Figure 4. Stx2a‐mediated apoptotic and pro‐inflammatory responses in primary human renal cells are regulated through O‐GlcNAcylation.

Figure 4

  • A
    Representative western blot showing the changes in O‐GlcNAcylation in primary human renal proximal tubule epithelial (HRPTEpi) cells (originating from fetal or adult kidney) treated with different concentrations (0–10 ng/ml) of Stx2a for 24 h.
  • B
    LDH cytotoxicity assay following Stx2a (10 ng/ml) treatment of HRPTEpi (adult) cells for 48 h in the presence or absence OSMI‐1 (10 µM, final) (n = 3 biological replicates). The effects of Stx2a in vehicle controls were compared with culture medium prepared from HRPTEpi cells maintained in the absence of Stx2a, and OSMI‐1 treatment was compared with that of the vehicle (DMSO) controls in the presence of Stx2a.
  • C
    ELISAs were used to analyze the inhibitory effect of OSMI‐1 on cytokine/chemokine production from HRPTEpi cells (adult) exposed to Stx2a (10 ng/ml) for 48 h (n = 3 biological replicates).
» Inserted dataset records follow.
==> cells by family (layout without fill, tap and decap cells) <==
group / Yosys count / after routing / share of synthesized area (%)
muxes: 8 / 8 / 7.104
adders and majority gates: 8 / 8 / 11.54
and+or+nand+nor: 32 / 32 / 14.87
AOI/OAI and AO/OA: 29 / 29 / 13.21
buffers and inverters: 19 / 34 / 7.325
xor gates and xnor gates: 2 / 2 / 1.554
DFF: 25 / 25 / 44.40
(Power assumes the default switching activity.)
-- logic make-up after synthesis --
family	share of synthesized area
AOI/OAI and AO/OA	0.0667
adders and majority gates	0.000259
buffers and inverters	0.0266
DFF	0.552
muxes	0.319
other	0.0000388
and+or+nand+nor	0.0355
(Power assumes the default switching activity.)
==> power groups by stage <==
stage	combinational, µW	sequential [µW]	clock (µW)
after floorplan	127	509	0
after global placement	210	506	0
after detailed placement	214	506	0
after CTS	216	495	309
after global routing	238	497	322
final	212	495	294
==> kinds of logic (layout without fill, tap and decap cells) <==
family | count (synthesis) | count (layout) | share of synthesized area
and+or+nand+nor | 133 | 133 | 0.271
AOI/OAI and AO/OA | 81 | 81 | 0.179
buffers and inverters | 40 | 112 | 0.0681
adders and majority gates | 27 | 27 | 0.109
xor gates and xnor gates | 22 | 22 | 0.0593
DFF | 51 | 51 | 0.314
--- config.mk ---
export PLATFORM = sky130hd
export DESIGN_NAME = dmem_port_arbiter
export DESIGN_NICKNAME = d
export VERILOG_FILES = /design/src/rtl/dmem_port_arbiter.sv
export SDC_FILE = /design/constraint.sdc
export NUM_CORES = 1
export LEC_CHECK = 0
export CORE_ASPECT_RATIO = 1.5
export CORE_MARGIN = 2
export CORE_UTILIZATION = 28
export CTS_BUF_LIST = sky130_fd_sc_hd__clkbuf_4
export CTS_CLUSTER_DIAMETER = 100
export DETAILED_ROUTE_END_ITERATION = 7
export PLACE_DENSITY = 0.86
export SYNTH_ARGS = -nofsm -noshare
export SYNTH_HDL_FRONTEND = slang
export SYNTH_SLANG_ARGS = --single-unit
export TNS_END_PERCENT = 100
--- constraint.sdc ---
create_clock -name clk -period 1.86 [get_ports clk]
set_input_delay 0.372 -clock clk [delete_from_list [all_inputs] [get_ports clk]]
set_output_delay 0.372 -clock clk [all_outputs]
set_load 0.005 [all_outputs]
--- src/rtl/dmem_port_arbiter.sv ---
// Data-memory port arbiter: MEM stage has priority, a starved debug
// requester is forced through after MAX_WAIT blocked cycles.
module dmem_port_arbiter #(
    parameter int ADDR_W   = 6,
    parameter int DATA_W   = 32,
    parameter int MAX_WAIT = 8
) (
    input  logic              clk,
    input  logic              rst_n,
    input  logic              cpu_req,
    input  logic              cpu_we,
    input  logic [ADDR_W-1:0] cpu_addr,
    input  logic [DATA_W-1:0] cpu_wdata,
    output logic [DATA_W-1:0] cpu_rdata,
    output logic              cpu_stall,
    input  logic              dbg_req,
    input  logic              dbg_we,
    input  logic [ADDR_W-1:0] dbg_addr,
    input  logic [DATA_W-1:0] dbg_wdata,
    output logic              dbg_ack,
    output logic [DATA_W-1:0] dbg_rdata,
    output logic [ADDR_W-1:0] mem_a,
    output logic [DATA_W-1:0] mem_d,
    output logic              mem_we,
    input  logic [DATA_W-1:0] mem_spo
);

    localparam logic [3:0] MAXW = 4'(MAX_WAIT);

    typedef enum logic {
        IDLE,
        ACK
    } state_e;

    state_e            state_q, state_d;
    logic [3:0]        wait_q, wait_d;
    logic [DATA_W-1:0] rdata_q, rdata_d;
    logic              dbg_grant;

    always_ff @(posedge clk or negedge rst_n) begin
        if (!rst_n) begin
            state_q <= IDLE;
            wait_q  <= '0;
            rdata_q <= '0;
        end else begin
            state_q <= state_d;
            wait_q  <= wait_d;
            rdata_q <= rdata_d;
        end
    end

    always_comb begin
        state_d = IDLE;
        wait_d  = wait_q;
        rdata_d = rdata_q;
        if (state_q == IDLE && dbg_grant) begin
            state_d = ACK;
        end
        // Age only counts cycles the CPU actually blocked a pending request.
        if (!dbg_req || dbg_grant) begin
            wait_d = '0;
        end else if (state_q == IDLE && cpu_req && wait_q != MAXW) begin
            wait_d = wait_q + 4'd1;
        end
        if (dbg_grant && !dbg_we) begin
            rdata_d = mem_spo;
        end
    end

    always_comb begin
        dbg_grant = (state_q == IDLE) && dbg_req
                    && (!cpu_req || wait_q == MAXW);
        cpu_stall = cpu_req && dbg_grant;
        cpu_rdata = mem_spo;
        dbg_ack   = (state_q == ACK);
        dbg_rdata = rdata_q;
        if (dbg_grant) begin
            mem_a  = dbg_addr;
            mem_d  = dbg_wdata;
            mem_we = dbg_we;
        end else begin
            mem_a  = cpu_addr;
            mem_d  = cpu_wdata;
            mem_we = cpu_we && cpu_req;
        end
    end

endmodule

==> results.yml, run 1 <==
yosys:
  synth_seq_cells: 37
  syn_avg_cell_area_um2: 12.65
  synth_top_area_share_pct: 41.34
  synth.largest_area_cell: "dfrtp_1"
  async_reset_ff_share_pct: 100.0
  synth.area.top_cells: "dfrtp_1 41%, mux2_2 30%, buf_4 12%"
  syn_area_um2: 2240
  synth_top_flop_cell: "dfrtp_1"
  yosysUniqueCellTypes: 23
  synthTopCellsByCount: "59 x mux2_2, 37 x dfrtp_1, 36 x buf_4"
  synth-seq-area-share_pct: 41.34
  synth_cells: 177
  syn_nets: 293
  yosysMostFrequentCell: "mux2_2"
  ys_warn_count: 0
  synth_edf_count: 0
finish:
  nNetsFinal: 513
  final_util_pct: 64.30
  instances_no_fill: 504
  layout-drive-gt1-share_pct: 40.70
  area_growth_pct: 127.0
  design_area_um2: 5085
clock_network:
  clock_sinks: 37
  clock_latency_ns: 0.36
  clkSlewWorstSetupHoldPaths_ns: 0.13
  root_buffer: "clkbuf_4"
  numCtsBuffers: 5
  clockBufferDepth: 2
  cts_tree: "done"
  ctsHtreeMaxLevel: 2
global_routing:
  antenna_found_initial: 1
  grt_max_degree: 38
  grtUsageTotal_pct: 19.77
  grt_pass1_vias: 2491
  grt_overflow: 0
  grt_pass1_wl_mm: 13.20
outcome:
  outcome: "complete, but fails checks"
  violations: "setup timing"
place:
  port_buffers: 218
  dp_hpwl_mm: 6.812
  dp.cells: 478
  place_area_um2: 4420
  place.gp.congestion: 0.7643
power:
  max-vdd-ir-drop_uv: 368.0
  p_leak_uw: 0.002228
  power_density_nw_per_um2: 591.0
  total_power_uw: 3005
floorplan:
  die_h_um: 113.5
  fp.dieArea_um2: 8745
  rows: 40
  start_util_pct: 28.32
  ios: 219
  die_width_um: 77.03
  core_um2: 7908
timing:
  setup_viol: 72
  finalCritPeriodShare_pct: 131.1
  clock-skew-final_ns: 0.01951
  fin_ws_ns: -0.5793
  fmax_ghz: 0.4100
  hold_violations: 0
  slew_viol_final: 0
  tightest_slew_ns: 0.4778
  rsz0062_at_grt: "yes"
  setup-tns-final_ns: -29.58
  finalCriticalPeriod_ns: 2.439
  max_slew_margin_pct: 68.15
setup_path:
  worst-setup-path-type: "reg -> out"
  cp-start-kind: "register"
  crit_path_end_kind: "output port"
  r2r_slack_ns: -0.34
  path_max_fanout: 5
  worstPathRequired_ns: 1.49
  cp_data_arrival_time_ns: 2.07
route:
  ant_nets: 0
  dr.pass1.iters: 4
  routed_wirelength_mm: 9.355
  drtIter0Drc: 92
  wl_per_cell_um: 18.56
  routed-via-count: 2291
  viasPerCell: 4.546
  route.detailed.drc: 0
worst_hold_path:
  min_path_type: "in -> async"
run:
  drv_cap: 0
--- src/rtl/band_pkg.sv ---
// Shared types and sizes for the LED strip colour path (band_update_ctrl, band_drive).
// Rotation is a build option of band_update_ctrl (macro ROTATE_EN); nothing here depends on it.
package band_pkg;

    localparam int ADDR_W  = 6;
    localparam int COLOR_W = 24;
    localparam int N_LEDS  = 2 ** ADDR_W;

    typedef logic [COLOR_W-1:0] color_t;
    typedef logic [ADDR_W-1:0]  addr_t;

    typedef enum logic [1:0] {
        IDLE  = 2'd0,
        SCAN  = 2'd1,
        WRITE = 2'd2,
        DONE  = 2'd3
    } state_t;

endpackage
The effects of OSMI‐1 were compared with those of the vehicle (DMSO) control.
  • D–F
    Global transcriptome analysis of differentially expressed genes of HRPTEpi cells during Stx2a intoxication with vehicle or 10 µM of OSMI‐1, respectively. (D) Venn diagram of overlapping differentially expressed genes (DEGs) in the presence or absence of OSMI‐1 treatment among Stx2a‐inducible genes compared to cells cultured without Stx2a. (E) Pie chart showing genes significantly regulated by OSMI‐1 in the Stx2a‐exposed HRPTEpi cells as categorized by function. (F) Heatmaps representing the comparative expression levels for DEGs in the presence or absence of OSMI‐1 treatment upon Stx2a intoxication related to the inflammatory response (left) and apoptotic process (right). The numbers within the tables are normalized gene expression level compared to HRPTEpi cells maintained in the absence of Stx2a. Expression values are represented with red (upregulation) or blue (downregulation) color using FPKM values by Cufflinks; the cutoffs used a fold change of at least 1.5 followed by pairwise comparison and Student’s t‐test with a Benjamini and Hochberg correction. The FPKM values were normalized using EdgeR within R and visualized using ExDEGA. Data are the means from two independent replicates.

Data information: For graphs in (B and C), error bar represents mean ± SEM. Statistical analysis was performed using two‐tailed Student’s t‐test. *P < 0.05; **P < 0.01; and ***P < 0.001.

Source data are available online for this figure.